If the utopia of the hoarders is the ultimate, ever growing heap—the opposite utopia of the tidiers lies in cleanliness, minimalism—the reduction and dwindling of the collection—the safe packing away and permanent storage of information—now divested from its cumbersome paper carrying—in ever-smaller filing cabinets. (Even if—as Baker points out—microfilm proved not to be as permanent as its advocates thought; or really to improve much on the shelf-life of paper.)

In the near–quarter century since Baker wrote his book—has anything changed? Digitization of books—then in its infancy—has obviously proceeded much further; and the technology to perform it has improved. The ability of computer servers to store information into perpetuity is better than it was in 2001 (when Baker compared digital storage to "a family of elephants in a zoo: if the zoo runs out of money for hay and bananas, for vets and dung-trucks, the elephants will sicken and die.") 

But still—paper has actually proved to have more durability than the "Slow Fires" doomers suggested—and may still be a better means for obtaining something close to permanence than either microfilm or digitization. 

Besides—as Baker is forever pointing out—it's possible we can have all of the above. We can make digital copies of the contents of books without destroying the original. The latter we ought to handle—as Baker suggests—as what they are: irreplaceable human-made artifacts. 

He suggests librarians should see themselves in the same role as museum curators: who wouldn't destroy the Mona Lisa, just because they had successfully captured a photocopy of it. 

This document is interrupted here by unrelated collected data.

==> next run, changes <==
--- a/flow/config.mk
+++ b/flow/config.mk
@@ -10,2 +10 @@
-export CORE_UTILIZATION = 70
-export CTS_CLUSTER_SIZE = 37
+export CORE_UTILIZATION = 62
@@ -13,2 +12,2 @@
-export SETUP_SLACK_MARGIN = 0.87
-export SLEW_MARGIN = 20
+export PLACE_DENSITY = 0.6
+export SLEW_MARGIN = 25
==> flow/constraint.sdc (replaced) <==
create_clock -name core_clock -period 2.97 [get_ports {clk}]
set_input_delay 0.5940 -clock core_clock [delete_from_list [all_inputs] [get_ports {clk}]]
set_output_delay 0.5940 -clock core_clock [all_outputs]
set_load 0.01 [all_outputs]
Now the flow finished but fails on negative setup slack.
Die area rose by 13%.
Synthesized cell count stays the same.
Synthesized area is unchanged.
## JAM
module JAM (
input CLK,
input RST,
output reg [2:0] W,
output reg [2:0] J,
input [6:0] Cost,
output reg [3:0] MatchCount,
output reg [9:0] MinCost,
output reg Valid );
For scale: about 840 cells after synthesis, roughly 79 flip-flops.
==> flow/config.mk <==
export PLATFORM = sky130hd
export DESIGN_NAME = JAM
export DESIGN_NICKNAME = JAM
export VERILOG_FILES = /design/flow/design.v
export SDC_FILE = /design/flow/constraint.sdc
export NUM_CORES = 4
export LEC_CHECK = 0
export CAP_MARGIN = 25
export CELL_PAD_IN_SITES_DETAIL_PLACEMENT = 2
export CELL_PAD_IN_SITES_GLOBAL_PLACEMENT = 1
export CORE_ASPECT_RATIO = 1.03
export CORE_MARGIN = 7
export CORE_UTILIZATION = 64
export CTS_CLUSTER_DIAMETER = 313
export CTS_CLUSTER_SIZE = 37
export GPL_ROUTABILITY_DRIVEN = 0
export GPL_TIMING_DRIVEN = 0
export MIN_ROUTING_LAYER = met1
export PLACE_DENSITY_LB_ADDON = 0.09
export SETUP_SLACK_MARGIN = 0.2
export SLEW_MARGIN = 0
==> flow/constraint.sdc <==
create_clock -name core_clock -period 3.16 [get_ports {CLK}]
set_input_delay 0.6320 -clock core_clock [delete_from_list [all_inputs] [get_ports {CLK}]]
set_output_delay 0.6320 -clock core_clock [all_outputs]
set_load 0.01 [all_outputs]
run.sh (not shown) runs the stock make flow with config.mk's settings and CLKGATE_MAP_FILE=.
The starting point stopped in global placement without I/O.
Rerun with:
==> flow/config.mk (replaced) <==
export PLATFORM = sky130hd
export DESIGN_NAME = JAM
export DESIGN_NICKNAME = JAM
export VERILOG_FILES = /design/flow/design.v
export SDC_FILE = /design/flow/constraint.sdc
export NUM_CORES = 4
export LEC_CHECK = 0
export CAP_MARGIN = 20
export CORE_MARGIN = 2
export CORE_UTILIZATION = 9
export SLEW_MARGIN = 20
==> flow/constraint.sdc (replaced) <==
create_clock -name core_clock -period 10.1 [get_ports {CLK}]
set_input_delay 2.0200 -clock core_clock [delete_from_list [all_inputs] [get_ports {CLK}]]
set_output_delay 2.0200 -clock core_clock [all_outputs]
set_load 0.01 [all_outputs]
Now the flow finished with timing, DRC and antenna clean. Synthesized area stays the same. Die area rose to 5.7 times its value. Synthesized cell count does not change.
Rerun with:
--- a/flow/config.mk
+++ b/flow/config.mk
@@ -7,5 +7,8 @@
 export LEC_CHECK = 0
+export ABC_AREA = 1
 export CAP_MARGIN = 20
 export CORE_MARGIN = 2
-export CORE_UTILIZATION = 9
+export CORE_UTILIZATION = 64
+export CTS_CLUSTER_DIAMETER = 191
+export CTS_CLUSTER_SIZE = 100
 export SLEW_MARGIN = 20
==> flow/constraint.sdc (replaced) <==
create_clock -name core_clock -period 8.0 [get_ports {CLK}]
set_input_delay 1.6000 -clock core_clock [delete_from_list [all_inputs] [get_ports {CLK}]]
set_output_delay 1.6000 -clock core_clock [all_outputs]
set_load 0.01 [all_outputs]
=>
- core utilization rises by 59 points
- synthesized cell count rises by about 28%
- count of clock-buffer cells in the layout rises by 3
- sequential power rises by 26%
- register-to-register slack degrades by 1.4 ns
Rerun with:
--- a/flow/config.mk
+++ b/flow/config.mk
@@ -7,8 +7,8 @@
 export LEC_CHECK = 0
-export ABC_AREA = 1
 export CAP_MARGIN = 20
+export CELL_PAD_IN_SITES_DETAIL_PLACEMENT = 2
 export CORE_MARGIN = 2
-export CORE_UTILIZATION = 64
-export CTS_CLUSTER_DIAMETER = 191
-export CTS_CLUSTER_SIZE = 100
+export CORE_UTILIZATION = 40
+export GPL_ROUTABILITY_DRIVEN = 0
+export GPL_TIMING_DRIVEN = 0
 export SLEW_MARGIN = 20
Final cell count falls by roughly a tenth.
Clock power is higher by roughly a tenth.
Final area fell slightly.
Sequential cell count does not change.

I'm perfectly on board with Baker's suggestions. Though I confess I don't myself have a curator's attitude to books. People who know me are always accusing me of disrespecting these artifacts—since I tend to mark them up and write in them as I read my way through them. My friends see this as a sacrilege committed against the holiness of books. I see it as a way of better processing and absorbing—and thereby honoring—their contents. I think (in my hubris) that a well-marked book is a book left better than I found it. 

So, I am no one's exemplar of a museum-level respecter of paper. (Nor have some of the great makers of books in history necessarily been great respecters of them—Malcolm Cowley shared an anecdote at one point about a drunken E.E. Cummings—tired of the pile of books his intellectual friends seemed to accumulate everywhere they went—urinating on a set of them. How's that for sacrilege?)

But still—I think—there is an irony in my method of consuming books that Baker could not have foreseen in 2001—a twist in the odyssey of the great digitization project that he probably did not see coming. Back in 2001, digitization seemed to be the enemy of paper. But now—shopping on Amazon—virtually the only way I can obtain a copy of a book that is otherwise out of print—particularly one in the public domain from the nineteenth century, say—is to buy a terribly-printed paper copy that simply reprints a digital scan or plain-text translation of the contents of one of these books. 

And so—a quarter-century after Baker's warning about the "assault on paper"—paper appears to be having its revenge. We threw out all the copies of digitized books. And—as a result—now the only way to obtain a hard copy of the original is to order Amazon's machines to churn out a new paper copy of the digitized text. 

So round and round it goes. The great cycle of history completes itself. Paper attains its victory in the end, over the would-be killers of paper-made books. "If the Red slayer think he slays," as Emerson wrote, "he knows not well the subtle ways [...] I keep and pass and turn again."